# Exercise requirements
The answer must be one number: how many lines in the records below contain the word "changes".
━━━━
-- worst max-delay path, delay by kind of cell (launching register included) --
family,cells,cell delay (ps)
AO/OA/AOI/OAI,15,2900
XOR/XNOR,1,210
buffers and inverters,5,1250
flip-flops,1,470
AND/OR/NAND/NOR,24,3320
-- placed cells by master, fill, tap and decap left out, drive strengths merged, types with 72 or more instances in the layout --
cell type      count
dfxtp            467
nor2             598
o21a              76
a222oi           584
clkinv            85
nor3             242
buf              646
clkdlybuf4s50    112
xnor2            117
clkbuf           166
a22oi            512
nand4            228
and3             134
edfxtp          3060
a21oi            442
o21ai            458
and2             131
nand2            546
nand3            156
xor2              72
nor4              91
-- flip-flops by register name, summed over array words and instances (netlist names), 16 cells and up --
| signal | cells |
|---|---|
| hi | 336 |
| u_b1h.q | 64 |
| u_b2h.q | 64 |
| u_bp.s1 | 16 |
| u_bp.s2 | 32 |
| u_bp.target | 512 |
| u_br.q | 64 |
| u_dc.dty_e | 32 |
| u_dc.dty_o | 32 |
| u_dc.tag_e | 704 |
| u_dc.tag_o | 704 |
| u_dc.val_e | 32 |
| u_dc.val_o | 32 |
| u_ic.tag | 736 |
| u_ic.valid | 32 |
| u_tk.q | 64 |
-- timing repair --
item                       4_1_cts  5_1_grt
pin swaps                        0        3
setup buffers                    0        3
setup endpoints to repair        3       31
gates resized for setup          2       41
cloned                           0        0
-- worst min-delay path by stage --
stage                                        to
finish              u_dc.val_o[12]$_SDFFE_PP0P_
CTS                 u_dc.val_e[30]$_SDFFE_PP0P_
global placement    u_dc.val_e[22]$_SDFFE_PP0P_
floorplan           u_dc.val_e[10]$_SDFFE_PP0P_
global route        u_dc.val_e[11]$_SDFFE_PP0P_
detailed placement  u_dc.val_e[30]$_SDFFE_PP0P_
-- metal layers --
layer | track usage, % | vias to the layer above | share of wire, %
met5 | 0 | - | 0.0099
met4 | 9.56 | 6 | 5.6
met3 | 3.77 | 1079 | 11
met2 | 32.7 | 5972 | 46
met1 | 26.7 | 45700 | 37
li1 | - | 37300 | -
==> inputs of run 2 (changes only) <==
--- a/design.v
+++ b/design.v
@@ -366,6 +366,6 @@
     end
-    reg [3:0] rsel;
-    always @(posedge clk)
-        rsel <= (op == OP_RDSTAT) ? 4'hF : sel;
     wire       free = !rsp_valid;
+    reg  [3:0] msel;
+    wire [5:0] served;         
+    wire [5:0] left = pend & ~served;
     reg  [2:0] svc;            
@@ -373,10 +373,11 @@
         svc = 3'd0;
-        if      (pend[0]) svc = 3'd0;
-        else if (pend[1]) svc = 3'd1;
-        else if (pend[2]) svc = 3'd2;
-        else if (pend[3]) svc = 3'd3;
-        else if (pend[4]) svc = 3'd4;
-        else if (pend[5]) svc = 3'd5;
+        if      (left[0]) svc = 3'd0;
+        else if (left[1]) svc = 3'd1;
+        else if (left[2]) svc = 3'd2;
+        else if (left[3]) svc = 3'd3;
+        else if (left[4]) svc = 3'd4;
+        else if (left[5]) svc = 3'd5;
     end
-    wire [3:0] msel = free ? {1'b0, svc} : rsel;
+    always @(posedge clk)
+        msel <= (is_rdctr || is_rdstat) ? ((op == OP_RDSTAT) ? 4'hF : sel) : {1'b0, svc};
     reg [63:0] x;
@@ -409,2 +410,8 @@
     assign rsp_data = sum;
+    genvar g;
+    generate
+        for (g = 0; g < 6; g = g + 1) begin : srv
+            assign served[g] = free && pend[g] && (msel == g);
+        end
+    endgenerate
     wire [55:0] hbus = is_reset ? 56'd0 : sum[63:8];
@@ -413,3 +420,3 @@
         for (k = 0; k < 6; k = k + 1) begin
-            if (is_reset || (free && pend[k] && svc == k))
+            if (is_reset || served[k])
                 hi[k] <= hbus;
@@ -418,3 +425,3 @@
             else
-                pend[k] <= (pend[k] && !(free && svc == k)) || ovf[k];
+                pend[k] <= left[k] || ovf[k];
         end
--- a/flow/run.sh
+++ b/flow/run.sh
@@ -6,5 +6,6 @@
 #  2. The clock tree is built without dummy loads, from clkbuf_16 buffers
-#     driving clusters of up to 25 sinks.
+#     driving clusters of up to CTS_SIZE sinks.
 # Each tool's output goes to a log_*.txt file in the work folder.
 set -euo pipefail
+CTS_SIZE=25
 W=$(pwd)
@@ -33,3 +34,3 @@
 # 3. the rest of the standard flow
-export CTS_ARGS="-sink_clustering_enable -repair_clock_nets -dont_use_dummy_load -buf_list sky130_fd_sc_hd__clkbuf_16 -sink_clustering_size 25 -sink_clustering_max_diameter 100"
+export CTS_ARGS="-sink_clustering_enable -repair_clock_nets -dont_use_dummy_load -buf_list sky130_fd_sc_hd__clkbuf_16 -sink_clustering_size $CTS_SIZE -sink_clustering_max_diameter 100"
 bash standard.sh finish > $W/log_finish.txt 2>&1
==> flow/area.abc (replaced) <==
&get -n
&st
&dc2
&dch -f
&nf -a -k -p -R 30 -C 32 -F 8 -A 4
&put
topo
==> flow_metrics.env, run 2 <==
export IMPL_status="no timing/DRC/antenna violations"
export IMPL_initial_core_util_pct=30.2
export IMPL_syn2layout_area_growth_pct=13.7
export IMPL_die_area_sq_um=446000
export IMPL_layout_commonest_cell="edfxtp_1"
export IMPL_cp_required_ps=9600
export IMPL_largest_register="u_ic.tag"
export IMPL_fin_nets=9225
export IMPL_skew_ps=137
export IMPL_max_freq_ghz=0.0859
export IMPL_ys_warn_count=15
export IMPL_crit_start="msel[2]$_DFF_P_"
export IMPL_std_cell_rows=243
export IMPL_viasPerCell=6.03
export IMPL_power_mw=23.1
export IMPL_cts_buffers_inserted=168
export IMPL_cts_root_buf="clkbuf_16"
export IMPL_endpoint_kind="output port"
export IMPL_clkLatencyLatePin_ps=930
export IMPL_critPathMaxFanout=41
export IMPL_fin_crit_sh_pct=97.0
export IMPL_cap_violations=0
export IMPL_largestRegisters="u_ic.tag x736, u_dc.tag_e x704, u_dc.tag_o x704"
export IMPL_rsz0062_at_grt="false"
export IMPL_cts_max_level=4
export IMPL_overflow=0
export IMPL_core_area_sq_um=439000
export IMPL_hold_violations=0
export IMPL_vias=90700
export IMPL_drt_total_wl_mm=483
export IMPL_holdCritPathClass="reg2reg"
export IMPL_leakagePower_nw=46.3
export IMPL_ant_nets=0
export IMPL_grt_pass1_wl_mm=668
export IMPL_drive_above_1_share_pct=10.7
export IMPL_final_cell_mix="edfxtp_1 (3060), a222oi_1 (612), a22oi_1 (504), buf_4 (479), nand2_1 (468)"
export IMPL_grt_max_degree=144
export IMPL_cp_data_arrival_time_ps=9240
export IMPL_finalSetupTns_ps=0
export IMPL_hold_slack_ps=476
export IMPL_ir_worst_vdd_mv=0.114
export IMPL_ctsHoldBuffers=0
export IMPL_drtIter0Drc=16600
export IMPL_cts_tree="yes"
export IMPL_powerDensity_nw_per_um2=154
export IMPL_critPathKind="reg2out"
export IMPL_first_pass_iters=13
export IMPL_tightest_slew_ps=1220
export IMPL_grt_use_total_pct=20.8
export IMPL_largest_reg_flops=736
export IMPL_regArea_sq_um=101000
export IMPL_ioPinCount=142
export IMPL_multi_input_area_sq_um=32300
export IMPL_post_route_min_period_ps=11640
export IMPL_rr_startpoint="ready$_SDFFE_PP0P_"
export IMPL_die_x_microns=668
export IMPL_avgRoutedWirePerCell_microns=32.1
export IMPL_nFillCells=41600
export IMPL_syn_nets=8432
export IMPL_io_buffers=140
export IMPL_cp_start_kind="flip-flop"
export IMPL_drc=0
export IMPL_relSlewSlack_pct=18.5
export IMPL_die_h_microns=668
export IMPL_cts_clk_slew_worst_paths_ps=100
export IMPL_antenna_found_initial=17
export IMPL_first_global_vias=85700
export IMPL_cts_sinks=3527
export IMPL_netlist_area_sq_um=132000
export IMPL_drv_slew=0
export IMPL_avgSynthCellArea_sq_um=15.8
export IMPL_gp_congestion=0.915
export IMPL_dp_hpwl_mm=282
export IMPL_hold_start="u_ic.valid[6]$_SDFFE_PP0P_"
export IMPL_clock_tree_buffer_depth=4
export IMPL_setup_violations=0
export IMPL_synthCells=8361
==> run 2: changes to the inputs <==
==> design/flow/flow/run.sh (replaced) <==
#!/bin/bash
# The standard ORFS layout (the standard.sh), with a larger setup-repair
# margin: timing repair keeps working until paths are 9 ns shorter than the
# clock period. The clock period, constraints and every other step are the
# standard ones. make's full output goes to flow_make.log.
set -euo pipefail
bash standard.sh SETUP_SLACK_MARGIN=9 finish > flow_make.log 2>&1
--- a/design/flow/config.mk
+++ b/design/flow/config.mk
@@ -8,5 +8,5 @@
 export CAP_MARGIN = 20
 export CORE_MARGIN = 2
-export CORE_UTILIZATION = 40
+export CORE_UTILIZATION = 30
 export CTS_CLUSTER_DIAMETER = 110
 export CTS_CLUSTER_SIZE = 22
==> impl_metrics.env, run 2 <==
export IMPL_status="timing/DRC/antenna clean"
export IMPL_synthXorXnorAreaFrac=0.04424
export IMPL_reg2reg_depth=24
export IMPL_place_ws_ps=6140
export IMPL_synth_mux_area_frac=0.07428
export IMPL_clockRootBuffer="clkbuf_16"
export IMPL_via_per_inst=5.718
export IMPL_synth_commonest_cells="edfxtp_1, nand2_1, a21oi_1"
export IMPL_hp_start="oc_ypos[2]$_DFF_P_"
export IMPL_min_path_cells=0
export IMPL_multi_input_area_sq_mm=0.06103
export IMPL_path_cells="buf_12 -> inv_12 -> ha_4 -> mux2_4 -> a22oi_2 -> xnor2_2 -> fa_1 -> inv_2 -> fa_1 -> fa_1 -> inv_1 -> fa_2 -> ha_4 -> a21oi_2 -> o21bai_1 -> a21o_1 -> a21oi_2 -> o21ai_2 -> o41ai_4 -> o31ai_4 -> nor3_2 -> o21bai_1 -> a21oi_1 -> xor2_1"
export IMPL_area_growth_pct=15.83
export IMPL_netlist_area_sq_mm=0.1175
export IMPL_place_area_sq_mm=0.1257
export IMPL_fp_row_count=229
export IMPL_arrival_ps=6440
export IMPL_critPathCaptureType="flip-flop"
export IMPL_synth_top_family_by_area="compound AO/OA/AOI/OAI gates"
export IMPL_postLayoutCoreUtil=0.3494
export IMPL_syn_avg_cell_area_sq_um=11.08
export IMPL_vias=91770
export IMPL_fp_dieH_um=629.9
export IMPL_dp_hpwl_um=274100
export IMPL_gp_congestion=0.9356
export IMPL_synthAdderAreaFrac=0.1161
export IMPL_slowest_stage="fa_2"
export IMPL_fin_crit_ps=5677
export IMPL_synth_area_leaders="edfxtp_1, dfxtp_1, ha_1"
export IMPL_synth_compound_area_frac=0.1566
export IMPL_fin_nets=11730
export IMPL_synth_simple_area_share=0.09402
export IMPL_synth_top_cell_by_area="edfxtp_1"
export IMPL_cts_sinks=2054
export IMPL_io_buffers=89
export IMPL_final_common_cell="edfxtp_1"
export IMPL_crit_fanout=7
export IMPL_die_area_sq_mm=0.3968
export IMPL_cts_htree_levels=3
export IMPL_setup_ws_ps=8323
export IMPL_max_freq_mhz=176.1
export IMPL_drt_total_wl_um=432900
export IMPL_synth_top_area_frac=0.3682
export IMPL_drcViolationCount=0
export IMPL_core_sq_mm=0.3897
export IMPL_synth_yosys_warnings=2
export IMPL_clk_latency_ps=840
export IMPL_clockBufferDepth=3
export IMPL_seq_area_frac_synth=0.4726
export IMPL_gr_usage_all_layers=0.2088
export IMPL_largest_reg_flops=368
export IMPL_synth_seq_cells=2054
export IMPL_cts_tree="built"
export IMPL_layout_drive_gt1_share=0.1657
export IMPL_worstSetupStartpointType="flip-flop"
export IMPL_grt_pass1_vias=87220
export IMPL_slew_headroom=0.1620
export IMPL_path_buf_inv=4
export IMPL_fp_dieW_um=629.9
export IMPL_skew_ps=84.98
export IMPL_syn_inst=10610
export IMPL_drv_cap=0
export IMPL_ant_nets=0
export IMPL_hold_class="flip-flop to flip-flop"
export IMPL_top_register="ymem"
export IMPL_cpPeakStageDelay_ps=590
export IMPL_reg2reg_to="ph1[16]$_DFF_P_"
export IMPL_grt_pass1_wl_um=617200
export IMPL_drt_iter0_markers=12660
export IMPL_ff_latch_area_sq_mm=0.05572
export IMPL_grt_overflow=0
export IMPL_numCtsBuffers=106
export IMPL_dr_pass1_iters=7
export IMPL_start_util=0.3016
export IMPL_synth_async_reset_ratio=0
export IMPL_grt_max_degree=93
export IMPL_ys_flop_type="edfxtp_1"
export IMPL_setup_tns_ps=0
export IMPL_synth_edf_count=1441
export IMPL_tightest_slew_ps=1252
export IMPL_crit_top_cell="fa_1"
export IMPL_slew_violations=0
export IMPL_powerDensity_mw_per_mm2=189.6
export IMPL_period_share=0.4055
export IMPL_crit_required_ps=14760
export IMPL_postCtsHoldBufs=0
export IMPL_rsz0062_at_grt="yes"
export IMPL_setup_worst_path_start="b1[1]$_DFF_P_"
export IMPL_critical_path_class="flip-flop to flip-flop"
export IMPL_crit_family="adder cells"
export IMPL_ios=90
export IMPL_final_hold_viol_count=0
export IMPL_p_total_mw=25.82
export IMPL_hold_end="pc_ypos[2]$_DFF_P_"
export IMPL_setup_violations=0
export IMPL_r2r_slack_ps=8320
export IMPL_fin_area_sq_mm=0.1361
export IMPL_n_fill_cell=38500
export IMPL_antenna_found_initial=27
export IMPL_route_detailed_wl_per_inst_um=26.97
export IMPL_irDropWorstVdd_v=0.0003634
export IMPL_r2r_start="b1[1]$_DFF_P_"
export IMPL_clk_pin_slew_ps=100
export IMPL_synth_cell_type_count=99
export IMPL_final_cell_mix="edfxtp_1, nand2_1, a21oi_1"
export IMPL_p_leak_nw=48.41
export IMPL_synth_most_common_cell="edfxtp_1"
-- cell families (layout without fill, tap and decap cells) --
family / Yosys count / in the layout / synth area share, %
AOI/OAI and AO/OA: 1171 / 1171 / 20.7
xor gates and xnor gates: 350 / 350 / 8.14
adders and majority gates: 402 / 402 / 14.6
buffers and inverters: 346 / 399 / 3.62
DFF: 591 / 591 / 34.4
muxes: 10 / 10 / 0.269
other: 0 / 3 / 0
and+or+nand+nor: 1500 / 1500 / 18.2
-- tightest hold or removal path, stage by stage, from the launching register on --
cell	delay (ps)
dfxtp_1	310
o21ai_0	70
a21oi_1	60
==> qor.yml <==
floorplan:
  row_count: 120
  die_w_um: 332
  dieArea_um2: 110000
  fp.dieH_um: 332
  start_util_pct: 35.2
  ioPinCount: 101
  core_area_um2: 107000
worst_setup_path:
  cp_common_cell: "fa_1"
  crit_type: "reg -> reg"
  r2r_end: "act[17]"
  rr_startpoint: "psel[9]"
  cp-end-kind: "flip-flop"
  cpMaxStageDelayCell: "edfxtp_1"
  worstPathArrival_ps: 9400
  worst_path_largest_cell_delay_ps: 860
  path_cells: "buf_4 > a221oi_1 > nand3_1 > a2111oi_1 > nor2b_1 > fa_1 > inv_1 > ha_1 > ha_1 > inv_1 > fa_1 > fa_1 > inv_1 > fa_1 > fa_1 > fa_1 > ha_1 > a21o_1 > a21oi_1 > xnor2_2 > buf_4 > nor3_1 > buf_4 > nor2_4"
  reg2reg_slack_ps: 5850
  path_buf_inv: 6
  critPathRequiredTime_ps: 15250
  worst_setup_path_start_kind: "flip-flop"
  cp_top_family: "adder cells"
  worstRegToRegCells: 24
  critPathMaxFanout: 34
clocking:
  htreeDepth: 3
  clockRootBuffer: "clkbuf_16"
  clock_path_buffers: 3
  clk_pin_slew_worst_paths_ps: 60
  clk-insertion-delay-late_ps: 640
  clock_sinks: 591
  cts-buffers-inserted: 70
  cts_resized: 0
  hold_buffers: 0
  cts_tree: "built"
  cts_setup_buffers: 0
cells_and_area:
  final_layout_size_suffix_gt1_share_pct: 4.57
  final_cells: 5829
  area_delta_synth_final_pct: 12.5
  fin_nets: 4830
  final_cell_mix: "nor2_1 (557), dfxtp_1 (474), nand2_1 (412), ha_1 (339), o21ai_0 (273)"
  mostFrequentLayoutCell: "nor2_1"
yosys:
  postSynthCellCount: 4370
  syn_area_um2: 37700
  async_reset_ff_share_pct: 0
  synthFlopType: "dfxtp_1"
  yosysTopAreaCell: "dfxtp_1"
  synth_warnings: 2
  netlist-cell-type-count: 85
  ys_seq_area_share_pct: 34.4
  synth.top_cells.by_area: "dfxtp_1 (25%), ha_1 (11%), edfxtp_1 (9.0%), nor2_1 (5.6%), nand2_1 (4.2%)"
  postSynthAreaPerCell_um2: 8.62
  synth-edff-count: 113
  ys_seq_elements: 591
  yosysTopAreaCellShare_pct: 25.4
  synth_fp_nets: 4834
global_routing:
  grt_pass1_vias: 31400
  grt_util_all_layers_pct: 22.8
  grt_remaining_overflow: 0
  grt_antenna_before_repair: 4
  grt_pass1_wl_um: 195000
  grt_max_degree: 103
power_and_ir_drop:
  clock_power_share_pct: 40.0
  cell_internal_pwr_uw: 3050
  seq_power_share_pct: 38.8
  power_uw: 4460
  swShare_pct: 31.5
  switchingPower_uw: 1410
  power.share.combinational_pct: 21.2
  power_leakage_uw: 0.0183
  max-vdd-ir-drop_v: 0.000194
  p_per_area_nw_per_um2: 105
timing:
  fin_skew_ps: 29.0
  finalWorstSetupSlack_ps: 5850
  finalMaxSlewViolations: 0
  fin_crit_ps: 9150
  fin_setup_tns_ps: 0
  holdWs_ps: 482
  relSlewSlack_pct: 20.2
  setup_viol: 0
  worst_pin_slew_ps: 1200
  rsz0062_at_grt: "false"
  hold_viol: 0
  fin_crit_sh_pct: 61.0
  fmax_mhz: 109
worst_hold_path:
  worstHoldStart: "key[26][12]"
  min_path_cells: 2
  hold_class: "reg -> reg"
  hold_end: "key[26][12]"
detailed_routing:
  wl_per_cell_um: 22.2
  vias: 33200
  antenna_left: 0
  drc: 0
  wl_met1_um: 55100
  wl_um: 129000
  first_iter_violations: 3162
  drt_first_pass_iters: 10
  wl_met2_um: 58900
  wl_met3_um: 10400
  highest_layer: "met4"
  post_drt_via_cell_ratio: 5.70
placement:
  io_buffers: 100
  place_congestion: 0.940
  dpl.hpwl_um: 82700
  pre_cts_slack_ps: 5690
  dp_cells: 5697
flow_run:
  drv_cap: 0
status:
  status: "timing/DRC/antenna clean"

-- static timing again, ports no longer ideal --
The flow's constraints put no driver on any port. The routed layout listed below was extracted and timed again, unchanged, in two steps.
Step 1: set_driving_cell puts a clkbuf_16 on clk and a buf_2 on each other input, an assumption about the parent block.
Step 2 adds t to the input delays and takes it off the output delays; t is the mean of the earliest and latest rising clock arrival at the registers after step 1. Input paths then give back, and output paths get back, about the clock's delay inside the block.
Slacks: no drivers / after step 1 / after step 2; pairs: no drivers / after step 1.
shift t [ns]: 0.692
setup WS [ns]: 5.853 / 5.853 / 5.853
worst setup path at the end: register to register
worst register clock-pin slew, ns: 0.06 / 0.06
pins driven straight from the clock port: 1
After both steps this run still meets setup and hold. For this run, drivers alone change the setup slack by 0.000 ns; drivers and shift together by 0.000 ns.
What follows belongs to an exercise in optimizing a design on an open flow for small area and a short achievable clock period; a production flow would make more cautious choices.
Only simulation tests tie the RTL to the original design; equivalence was not proved.

// fpcore
module fpcore (
    input  wire        clk,
    input  wire [2:0]  op,       
    input  wire        fmt,      
    input  wire [1:0]  rm,       
    input  wire [31:0] a,
    input  wire [31:0] b,
    output reg  [31:0] res,
    output reg         inv
);
==> module fp_unpack, before the edit <==
module fp_unpack (
    input  wire              fmt,     
    input  wire [31:0]       w,
    input  wire              flip,    
    output wire              s,
    output wire              zero,
    output wire              inf,
    output wire              nan,
    output reg  signed [9:0] x,
    output reg  [23:0]       sig
);
    wire [7:0]  f = fmt ? w[30:23] : {3'b000, w[14:10]};
    wire [22:0] t = fmt ? w[22:0]  : {w[9:0], 13'd0};
    wire        fmax  = fmt ? (&w[30:23]) : (&w[14:10]);
    wire        fzero = (f == 8'd0);
    wire        tzero = (t == 23'd0);
    assign s    = (fmt ? w[31] : w[15]) ^ flip;
    assign zero = fzero & tzero;
    assign inf  = fmax & tzero;
    assign nan  = fmax & ~tzero;
    integer i;
    reg [4:0] k;                     
    always @* begin
        k = 5'd0;
        for (i = 0; i < 23; i = i + 1)
            if (t[i]) k = 22 - i;
        if (!fzero) begin
            x   = $signed({2'b00, f});
            sig = {1'b1, t};
        end else begin
            x   = -$signed({5'd0, k});
            sig = {t, 1'b0} << k;
        end
    end
endmodule
Context: an optimization exercise on an open-source flow, tuned for small area, a short achievable clock period and few clock cycles per item. The choices shown serve that exercise and are no tape-out recipe. Where RTL was checked, it was by simulation tests only, not by an equivalence proof against the original. The flow treats the clock pin as an ideal source. Dropping or thinning the clock tree relies on that and would not hold on a real chip.

Design uac_rx, start of the top module:
module uac_rx (
    input  wire        clk,
    input  wire        rst,           
    input  wire        in_valid,
    output wire        in_ready,
    input  wire [15:0] in_sample,     
    output reg         frame_done,
    output wire        det,
    output reg         ev_valid,
    output wire [11:0] ev_word
);
For scale: about 1400 cells after synthesis, roughly 120 flip-flops, about 35 I/O pins, roughly 0.012 mm² of cells after synthesis.
clock: 24.0 ns
lec_check: 0
cap_margin: 20
core_margin: 2
core_utilization: 40
cts_buf_list: sky130_fd_sc_hd__clkbuf_8
cts_cluster_size: 30
slew_margin: 20
standard.sh (not shown) runs the stock make flow with config.mk's settings and CLKGATE_MAP_FILE= SYNTH_SCRIPT=/design/flow/synth_recipe.tcl, a recipe that flattens the netlist after the stock synthesis.
==> flow/flow/run.sh <==
#!/bin/bash
# The standard layout, with the port buffers made from buf_2 cells instead of
# the default buffer choice (a slow delay buffer), and timing repair asked to
# leave 18.3 ns of setup slack (the constraints are unchanged).
set -euo pipefail
export BUFFER_PORTS_ARGS="-buffer_cell sky130_fd_sc_hd__buf_2"
export SETUP_SLACK_MARGIN=18.3
bash standard.sh > standard.log 2>&1
The starting point finished with timing, DRC and antenna clean.
Background: an optimization exercise with open tools, aiming at small area and a short achievable clock period. Do not read the settings as production practice. The RTL was checked by simulation tests, not by an equivalence proof against the original design. No activity file was given, so power comes from the tool's default toggle rates.

==> 10-22: inputs <==
// ook_decoder
module ook_decoder (
    input  wire        clk,
    input  wire        rst,
    input  wire        edge_valid,
    input  wire        edge_level,
    input  wire [31:0] edge_ts,
    input  wire        tick,
    output wire        rec_valid,
    output wire [7:0]  rec_id,
    output wire        rec_battery_ok,
    output wire [7:0]  rec_channel,
    output wire [15:0] rec_temp,
    output wire [7:0]  rec_hum,
    output reg  [15:0] ovf_count,
    output reg  [15:0] desync_count
);
==> module ook_queue, before the edit <==
module ook_queue #(
    parameter QCAP = 10,
    parameter NRUN = 5
) (
    input  wire        clk,
    input  wire        rst,
    input  wire        enq,
    input  wire [63:0] enq_frame,
    input  wire        deq,         
    output wire        empty,
    output wire        full,
    output wire [29:0] head_fields,
    output wire        head_match,  
    output wire        ovf          
);
    function [29:0] fields(input [63:0] f);
        fields = {f[35:27], f[25], f[23:12], f[7:0]};
    endfunction
    reg [63:0]     newest;                  
    reg [QCAP-1:0] match;                   
    reg [QCAP-1:1] rend;                    
    reg            pend;                    
    reg [QCAP-1:0] occ_m;                   
    wire [QCAP-1:0] occ = pend ? {occ_m[QCAP-2:0], 1'b1} : occ_m;
    assign full  = occ[QCAP-1];
    assign empty = !occ[0];
    assign ovf   = enq && full && !deq;
    wire new_match = (enq_frame == newest) && (enq_frame[11:8] == 4'b1111);
    wire [QCAP:0] last = {1'b0, occ} & ~{2'b0, occ[QCAP-1:1]};   
    wire          head_pend = pend && last[0];
    reg           h_m;
    reg           h_rend;
    integer i;
    always @(*) begin
        h_m    = head_pend && new_match;
        h_rend = 1'b0;
        if (pend ? last[1] : last[0])
            h_m = h_m | match[0];
        for (i = 1; i < QCAP; i = i + 1)
            if (pend ? last[i+1] : last[i]) begin
                h_m    = h_m | match[i];
                h_rend = h_rend | rend[i];
            end
    end
    assign head_match = h_m;
    wire push     = pend && !new_match && match[0] && (occ[2] || (occ[1] && !deq));
    wire pop_deq  = deq && h_rend;
    wire pop_drop = pend && occ_m[QCAP-1] && rend[QCAP-1];
    always @(posedge clk) begin
        if (pend) begin
            newest   <= enq_frame;
            match[0] <= new_match;
            match[1] <= match[0];
            rend[1]  <= push;
            for (i = 2; i < QCAP; i = i + 1) begin
                match[i] <= match[i-1];
                rend[i]  <= rend[i-1];
            end
        end
    end
    reg [29:0]     rf [0:NRUN-1];
    reg [NRUN-1:0] rf_head;
    reg [NRUN-1:0] rf_tail;
    reg [NRUN-1:0] rf_used;    
    always @(posedge clk) begin
        for (i = 0; i < NRUN; i = i + 1)
            if (push && rf_tail[i])
                rf[i] <= fields(newest);
    end
    wire [NRUN-1:0] head_1 = {rf_head[NRUN-2:0], rf_head[NRUN-1]};
    wire [NRUN-1:0] head_2 = {rf_head[NRUN-3:0], rf_head[NRUN-1:NRUN-2]};
    wire [NRUN:0]   used_p = push ? {rf_used, 1'b1} : {1'b0, rf_used};
    always @(posedge clk) begin
        if (rst) begin
            rf_head <= {{(NRUN-1){1'b0}}, 1'b1};
            rf_tail <= {{(NRUN-1){1'b0}}, 1'b1};
            rf_used <= {NRUN{1'b0}};
        end else begin
            if (push)
                rf_tail <= {rf_tail[NRUN-2:0], rf_tail[NRUN-1]};
            if (pop_deq && pop_drop) begin
                rf_head <= head_2;
                rf_used <= used_p[NRUN:2];
            end else if (pop_deq || pop_drop) begin
                rf_head <= head_1;
                rf_used <= used_p[NRUN:1];
            end else begin
                rf_used <= used_p[NRUN-1:0];
            end
        end
    end
    reg [29:0] rf_f;
    always @(*) begin
        rf_f = 30'd0;
        for (i = 0; i < NRUN; i = i + 1)
            if (rf_head[i])
                rf_f = rf_f | rf[i];
    end
    assign head_fields = rst       ? 30'd0 :
                         head_pend ? fields(enq_frame) :
                         rf_used[0] ? rf_f : fields(newest);
    always @(posedge clk) begin
        if (rst) begin
            pend  <= 1'b0;
            occ_m <= {QCAP{1'b0}};
        end else begin
            pend  <= enq;
            occ_m <= deq ? {1'b0, occ[QCAP-1:1]} : occ;
        end
    end
endmodule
━━━━
# Written reply
2